Con unas pocas palabras ante el público comenzó The Blue, cosecha 2006 de On an Island, tercer disco solista del hombre de negro, y fue uno de los puntos más altos de toda la noche. Tal vez, la canción que mejor condensa las virtudes del guitarrista, donde a pesar de ser un músico de una clara limitación vocal, puede transportar al público a la paz y quebrarles el corazón con las agudas notas que emergían de su Fender.
Money pasó como una de esas obligaciones dulces y sacudió a todos del trance con un solo de guitarra que sonrojaría a cualquier guitar hero. Para cerrar el primer set, el ex Joker’s Wild apeló una vez más a la emoción y desempolvó la criolla para High Hopes. Cuando sonó la mítica campana, el público se desinfló, como si no pudieran creer lo que estaban por escuchar. Con una pausa anormal para la canción, pero correcta para la versión de ese día, Gilmour soltó la última frase de la letra que escribió su mujer, Polly Samson, y tomó lugar frente al lap-steel para el solo final.
Después de un intervalo de media hora, la banda reapareció para el segundo acto. Arrancó con Astronomy Domine, directo desde 1968 y adornado por unos coloridos juegos de luces. Pero fue en Fat Old Sun donde los músicos se “soltaron de las cadenas” para entregar el segundo hito de la noche. Las guitarras de Gilmour y Manzanera dialogaron en un interminable y poderoso solo que se complementó con la bola naranja que se proyectó en la pantalla.

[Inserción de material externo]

`src/verilog/splr_defines.vh`:
```
// Register map, reset values and timing counts of the set point limiter and ramp.
// Values are signed tenths of a unit; included by splr_top.v.
`ifndef SPLR_DEFINES_VH
`define SPLR_DEFINES_VH

// Register byte offsets
`define SPLR_REG_CTRL      8'h00
`define SPLR_REG_TARGET_SP 8'h04
`define SPLR_REG_UPPER     8'h08
`define SPLR_REG_LOWER     8'h0c
`define SPLR_REG_RISE      8'h10
`define SPLR_REG_FALL      8'h14
`define SPLR_REG_PV        8'h18
`define SPLR_REG_REMOTE_SP 8'h1c
`define SPLR_REG_RANGE_HI  8'h20
`define SPLR_REG_RANGE_LO  8'h24
`define SPLR_REG_RAMP_SP   8'h28
`define SPLR_REG_EFF_SP    8'h2c
`define SPLR_REG_ALARM_SP  8'h30
`define SPLR_REG_STATUS    8'h34
`define SPLR_REG_CMD       8'h38

// Control register fields
`define SPLR_CTRL_RUN      0
`define SPLR_CTRL_REMOTE   1
`define SPLR_CTRL_ALSEL    2
`define SPLR_CTRL_ERROR    3
`define SPLR_CTRL_UNIT     4
`define SPLR_CTRL_BANK_LO  8
`define SPLR_CTRL_DBANK_LO 12

// Command register fields (write one to act)
`define SPLR_CMD_LIM_RESET 0
`define SPLR_CMD_RANGE_CHG 1
`define SPLR_CMD_AT_REQ    2
`define SPLR_CMD_AT_CANCEL 3

// Status register fields
`define SPLR_ST_RAMPING    0
`define SPLR_ST_AT_PEND    1
`define SPLR_ST_AT_RUN     2
`define SPLR_ST_RISING     3

// Reset values, tenths of a degree
`define SPLR_UPPER_RESET   32'sd13000
`define SPLR_LOWER_RESET   -32'sd2000
`define SPLR_RAMP_OFF      16'h0000

// Ramp time units: 1 s or 60 s per step, in ms
`define SPLR_STEP_SEC_MS   32'h0000_03e8
`define SPLR_STEP_MIN_MS   32'h0000_ea60
`define SPLR_CLK_KHZ       32'h0000_c350

`endif

```
`src/verilog/splr_top.v`:
```
// Set point limiter and ramp generator with an AXI4-Lite register slave.
// Assumes one 50 MHz clock and that the process value is written by software.
`timescale 1ns/1ns
`default_nettype none
`include "splr_defines.vh"

// Behaviour
// - Target set point clamped to bounds
// - Upper bound defaults to 1300.0
// - Lower bound defaults to -200.0
// - Bound change pulls set point inside
// - Limiter reset forces set point to bound
// - Range change resets bounds to range
// - Regulate to rate-limited intermediate set point
// - Ramp value zero means ramp off
// - Ramp values stored per bank
// - Intermediate ramp set point readable
// - Adjustment write goes to active bank
// - Ramp continues across local/remote switch
// - Start ramp from process value
// - Direction from ramp set point versus clamped target
// - Auto-tuning deferred until ramp ends
// - Ramp disabled when stopped or error
// - Alarm reference selects ramp or target
module splr_top #(
  parameter         BANKS    = 8,
  parameter         BANK_W   = 3,
  // Cycles per ramp step; unsigned, since the minute count overflows an integer
  parameter [31:0]  STEP_SEC = `SPLR_STEP_SEC_MS * `SPLR_CLK_KHZ,
  parameter [31:0]  STEP_MIN = `SPLR_STEP_MIN_MS * `SPLR_CLK_KHZ
) (
  input  wire        aclk,
  input  wire        aresetn,
  input  wire [7:0]  s_axi_awaddr,
  input  wire        s_axi_awvalid,
  output wire        s_axi_awready,
  input  wire [31:0] s_axi_wdata,
  input  wire [3:0]  s_axi_wstrb,
  input  wire        s_axi_wvalid,
  output wire        s_axi_wready,
  output reg  [1:0]  s_axi_bresp,
  output reg         s_axi_bvalid,
  input  wire        s_axi_bready,
  input  wire [7:0]  s_axi_araddr,
  input  wire        s_axi_arvalid,
  output wire        s_axi_arready,
  output reg  [31:0] s_axi_rdata,
  output reg  [1:0]  s_axi_rresp,
  output reg         s_axi_rvalid,
  input  wire        s_axi_rready,
  output reg  [31:0] effective_sp,
  output reg  [31:0] alarm_sp,
  output wire        ramping,
  output reg         autotune_run
);

  // Stored configuration
  reg        [31:0]   ctrl;
  reg signed [31:0]   target_sp;
  reg signed [31:0]   sp_upper_bound;
  reg signed [31:0]   sp_lower_bound;
  reg signed [31:0]   proc_value;
  reg signed [31:0]   remote_sp;
  reg signed [31:0]   range_hi;
  reg signed [31:0]   range_lo;
  reg        [15:0]   ramp_rise_value [0:BANKS-1];
  reg        [15:0]   ramp_fall_value [0:BANKS-1];
  reg signed [31:0]   ramp_sp;
  reg                 prev_run;
  reg                 started;
  reg                 at_pend;
  reg        [31:0]   step_cnt;

  // Write channel holding registers
  reg                 aw_held;
  reg                 w_held;
  reg        [7:0]    aw_addr;
  reg        [31:0]   w_data;
  reg        [3:0]    w_strb;

  wire                run_mode = ctrl[`SPLR_CTRL_RUN];
  wire                ramp_time_unit = ctrl[`SPLR_CTRL_UNIT];
  wire       [BANK_W-1:0] act_bank  = ctrl[`SPLR_CTRL_BANK_LO +: BANK_W];
  wire       [BANK_W-1:0] disp_bank = ctrl[`SPLR_CTRL_DBANK_LO +: BANK_W];
  wire       [15:0]   rise_now = ramp_rise_value[act_bank];
  wire       [15:0]   fall_now = ramp_fall_value[act_bank];

  // Source of the final set point: local or remote, always clamped
  wire signed [31:0]  raw_sp = ctrl[`SPLR_CTRL_REMOTE] ? remote_sp : target_sp;
  wire signed [31:0]  final_sp = (raw_sp > sp_upper_bound) ? sp_upper_bound :
                                 (raw_sp < sp_lower_bound) ? sp_lower_bound : raw_sp;

  wire                rising = ramp_sp < final_sp;
  // fall value for decreases, falling back to rise value when off
  wire       [15:0]   rate = rising ? rise_now : ((fall_now != `SPLR_RAMP_OFF) ? fall_now : rise_now);
  // zero rise value disables ramp; stop or error disables too
  wire                ramp_en = (rise_now != `SPLR_RAMP_OFF) && run_mode && !ctrl[`SPLR_CTRL_ERROR];
  assign ramping = ramp_en && (ramp_sp != final_sp);

  wire       [31:0]   step_len = ramp_time_unit ? STEP_MIN : STEP_SEC;
  wire                step_tick = (step_cnt >= step_len - 32'h0000_0001);

  // Bus handshakes: accept address and data separately, answer once both are in
  assign s_axi_awready = !aw_held && !s_axi_bvalid;
  assign s_axi_wready  = !w_held && !s_axi_bvalid;
  assign s_axi_arready = !s_axi_rvalid;

  wire                do_write = aw_held && w_held && !s_axi_bvalid;
  wire       [7:0]    wr_addr  = aw_addr;
  wire       [31:0]   wr_mask  = {{8{w_strb[3]}}, {8{w_strb[2]}}, {8{w_strb[1]}}, {8{w_strb[0]}}};

  function [31:0] merge;
    input [31:0] old;
    input [31:0] data;
    input [31:0] mask;
    begin
      merge = (old & ~mask) | (data & mask);
    end
  endfunction

  function wr_ok;
    input [7:0] addr;
    begin
      wr_ok = (addr <= `SPLR_REG_REMOTE_SP) || (addr == `SPLR_REG_RANGE_HI) ||
              (addr == `SPLR_REG_RANGE_LO) || (addr == `SPLR_REG_CMD);
    end
  endfunction

  wire                cmd_wr   = do_write && (wr_addr == `SPLR_REG_CMD);
  wire                lim_rst  = cmd_wr && w_strb[0] && w_data[`SPLR_CMD_LIM_RESET];
  wire                rng_chg  = cmd_wr && w_strb[0] && w_data[`SPLR_CMD_RANGE_CHG];
  wire                at_req   = cmd_wr && w_strb[0] && w_data[`SPLR_CMD_AT_REQ];
  wire                at_cncl  = cmd_wr && w_strb[0] && w_data[`SPLR_CMD_AT_CANCEL];

  // Write address and data capture, write response
  always @(posedge aclk) begin
    if (!aresetn) begin
      aw_held      <= 1'b0;
      w_held       <= 1'b0;
      aw_addr      <= 8'h00;
      w_data       <= 32'h0000_0000;
      w_strb       <= 4'h0;
      s_axi_bvalid <= 1'b0;
      s_axi_bresp  <= 2'b00;
    end else begin
      if (s_axi_awvalid && s_axi_awready) begin
        aw_held <= 1'b1;
        aw_addr <= s_axi_awaddr;
      end
      if (s_axi_wvalid && s_axi_wready) begin
        w_held <= 1'b1;
        w_data <= s_axi_wdata;
        w_strb <= s_axi_wstrb;
      end
      if (do_write) begin
        aw_held      <= 1'b0;
        w_held       <= 1'b0;
        s_axi_bvalid <= 1'b1;
        // Unmapped or read-only offsets answer SLVERR
        s_axi_bresp  <= (wr_ok(wr_addr) && wr_addr[1:0] == 2'b00) ? 2'b00 : 2'b10;
      end else if (s_axi_bvalid && s_axi_bready) begin
        s_axi_bvalid <= 1'b0;
      end
    end
  end

  // Configuration registers and limiter
  always @(posedge aclk) begin
    if (!aresetn) begin
      ctrl           <= 32'h0000_0000;
      target_sp      <= 32'h0000_0000;
      sp_upper_bound <= `SPLR_UPPER_RESET;
      sp_lower_bound <= `SPLR_LOWER_RESET;
      proc_value     <= 32'h0000_0000;
      remote_sp      <= 32'h0000_0000;
      range_hi       <= `SPLR_UPPER_RESET;
      range_lo       <= `SPLR_LOWER_RESET;
    end else begin
      if (do_write) begin
        case (wr_addr)
          `SPLR_REG_CTRL:      ctrl           <= merge(ctrl, w_data, wr_mask);
          `SPLR_REG_TARGET_SP: target_sp      <= merge(target_sp, w_data, wr_mask);
          `SPLR_REG_UPPER:     sp_upper_bound <= merge(sp_upper_bound, w_data, wr_mask);
          `SPLR_REG_LOWER:     sp_lower_bound <= merge(sp_lower_bound, w_data, wr_mask);
          `SPLR_REG_PV:        proc_value     <= merge(proc_value, w_data, wr_mask);
          `SPLR_REG_REMOTE_SP: remote_sp      <= merge(remote_sp, w_data, wr_mask);
          `SPLR_REG_RANGE_HI:  range_hi       <= merge(range_hi, w_data, wr_mask);
          `SPLR_REG_RANGE_LO:  range_lo       <= merge(range_lo, w_data, wr_mask);
          default: begin
          end
        endcase
      end
      // Not in a write cycle, so a fresh write is never overridden
      // pull stored set point inside after bound change
      if (!do_write && target_sp > sp_upper_bound)
        target_sp <= sp_upper_bound;
      else if (!do_write && target_sp < sp_lower_bound)
        target_sp <= sp_lower_bound;
      if (lim_rst) begin
        if (target_sp > sp_upper_bound)
          target_sp <= sp_upper_bound;
        else if (target_sp < sp_lower_bound)
          target_sp <= sp_lower_bound;
      end
      if (rng_chg) begin
        sp_upper_bound <= range_hi;
        sp_lower_bound <= range_lo;
      end
    end
  end

  // Byte-merged write value; only the low half is stored, upper bytes dropped
  wire       [31:0]   rise_merged  = merge({16'h0000, rise_now}, w_data, wr_mask);
  wire       [31:0]   fall_merged  = merge({16'h0000, fall_now}, w_data, wr_mask);
  wire       [31:0]   act_bank_ext = {{(32-BANK_W){1'b0}}, act_bank};

  // Per-bank ramp values; the adjustment path writes the active bank
  genvar gi;
  generate
    for (gi = 0; gi < BANKS; gi = gi + 1) begin : g_bank
      always @(posedge aclk) begin
        if (!aresetn) begin
          ramp_rise_value[gi] <= `SPLR_RAMP_OFF;
          ramp_fall_value[gi] <= `SPLR_RAMP_OFF;
        end else if (do_write && (wr_addr == `SPLR_REG_RISE)) begin
          if (act_bank_ext == gi)
            ramp_rise_value[gi] <= rise_merged[15:0];
        end else if (do_write && (wr_addr == `SPLR_REG_FALL)) begin
          if (act_bank_ext == gi)
            ramp_fall_value[gi] <= fall_merged[15:0];
        end
      end
    end
  endgenerate

  // Ramp generator: one step of rate every time unit
  always @(posedge aclk) begin
    if (!aresetn) begin
      ramp_sp  <= 32'h0000_0000;
      prev_run <= 1'b0;
      started  <= 1'b0;
      step_cnt <= 32'h0000_0000;
    end else begin
      prev_run <= run_mode;
      started  <= 1'b1;
      // Counter idles at zero, so every new ramp waits one full step
      step_cnt <= (step_tick || !ramping) ? 32'h0000_0000 : step_cnt + 32'h0000_0001;
      if ((!started || (run_mode && !prev_run)) && ramp_en) begin
        ramp_sp <= proc_value;
      end else if (!ramp_en) begin
        // ramp bypassed, track final set point
        ramp_sp <= final_sp;
      end else if (step_tick && ramping) begin
        // advance toward whichever source is selected
        if (rising)
          ramp_sp <= (final_sp - ramp_sp > $signed({16'h0000, rate})) ? ramp_sp + $signed({16'h0000, rate}) : final_sp;
        else
          ramp_sp <= (ramp_sp - final_sp > $signed({16'h0000, rate})) ? ramp_sp - $signed({16'h0000, rate}) : final_sp;
      end
    end
  end

  // Auto-tuning request held off while ramping
  always @(posedge aclk) begin
    if (!aresetn) begin
      at_pend      <= 1'b0;
      autotune_run <= 1'b0;
    end else begin
      // Cancel wins over a request in the same command
      if (at_cncl) begin
        at_pend      <= 1'b0;
        autotune_run <= 1'b0;
      end else if ((at_req || at_pend) && !ramping && run_mode) begin
        at_pend      <= 1'b0;
        autotune_run <= 1'b1;
      end else if (at_req) begin
        at_pend <= 1'b1;
      end
    end
  end

  // Outputs toward the control loop and alarms
  always @(posedge aclk) begin
    if (!aresetn) begin
      effective_sp <= 32'h0000_0000;
      alarm_sp     <= 32'h0000_0000;
    end else begin
      effective_sp <= ramp_sp;
      alarm_sp     <= ctrl[`SPLR_CTRL_ALSEL] ? final_sp : ramp_sp;
    end
  end

  // Read channel: one-cycle answer after address taken
  always @(posedge aclk) begin
    if (!aresetn) begin
      s_axi_rvalid <= 1'b0;
      s_axi_rdata  <= 32'h0000_0000;
      s_axi_rresp  <= 2'b00;
    end else if (s_axi_arvalid && s_axi_arready) begin
      s_axi_rvalid <= 1'b1;
      s_axi_rresp  <= 2'b00;
      case (s_axi_araddr)
        `SPLR_REG_CTRL:      s_axi_rdata <= ctrl;
        `SPLR_REG_TARGET_SP: s_axi_rdata <= target_sp;
        `SPLR_REG_UPPER:     s_axi_rdata <= sp_upper_bound;
        `SPLR_REG_LOWER:     s_axi_rdata <= sp_lower_bound;
        `SPLR_REG_RISE:      s_axi_rdata <= {16'h0000, ramp_rise_value[disp_bank]};
        `SPLR_REG_FALL:      s_axi_rdata <= {16'h0000, ramp_fall_value[disp_bank]};
        `SPLR_REG_PV:        s_axi_rdata <= proc_value;
        `SPLR_REG_REMOTE_SP: s_axi_rdata <= remote_sp;
        `SPLR_REG_RANGE_HI:  s_axi_rdata <= range_hi;
        `SPLR_REG_RANGE_LO:  s_axi_rdata <= range_lo;
        `SPLR_REG_RAMP_SP:   s_axi_rdata <= ramp_sp;
        `SPLR_REG_EFF_SP:    s_axi_rdata <= final_sp;
        `SPLR_REG_ALARM_SP:  s_axi_rdata <= alarm_sp;
        `SPLR_REG_STATUS:    s_axi_rdata <= {28'h0000000, rising, autotune_run, at_pend, ramping};
        // Command bits are strobes and read back as zero
        `SPLR_REG_CMD:       s_axi_rdata <= 32'h0000_0000;
        default: begin
          s_axi_rdata <= 32'h0000_0000;
          s_axi_rresp <= 2'b10;
        end
      endcase
    end else if (s_axi_rvalid && s_axi_rready) begin
      s_axi_rvalid <= 1'b0;
    end
  end

endmodule // splr_top
`default_nettype wire

```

Cerca del final fue Sorrow la encargada de reventar el costado más rockero del estilo del guitarrista, ese que pocas veces se da el lujo de explorar. Detrás de él se dispararon lásers verdes, como si cada nota distorsionada fuese una daga que cortaba el viento frío de la noche. Run Like Hell cerró la segunda parte con una efusividad de parte del público que recordó a aquellos River de Roger Waters y la banda se despidió.
En los bises, de manera abrupta, como sorprende todo despertador, sonaron las campanas de Time. Ahora sólo faltaba la piedra angular. La canción que terminó de definir la importancia de su participación en Pink Floyd. Sin pausa, Comfortably Numb llegó como el épico cierre de una historia que no se contó en palabras, sino con los cantos de la guitarra. Y eso es lo que Gilmour mejor sabe hacer.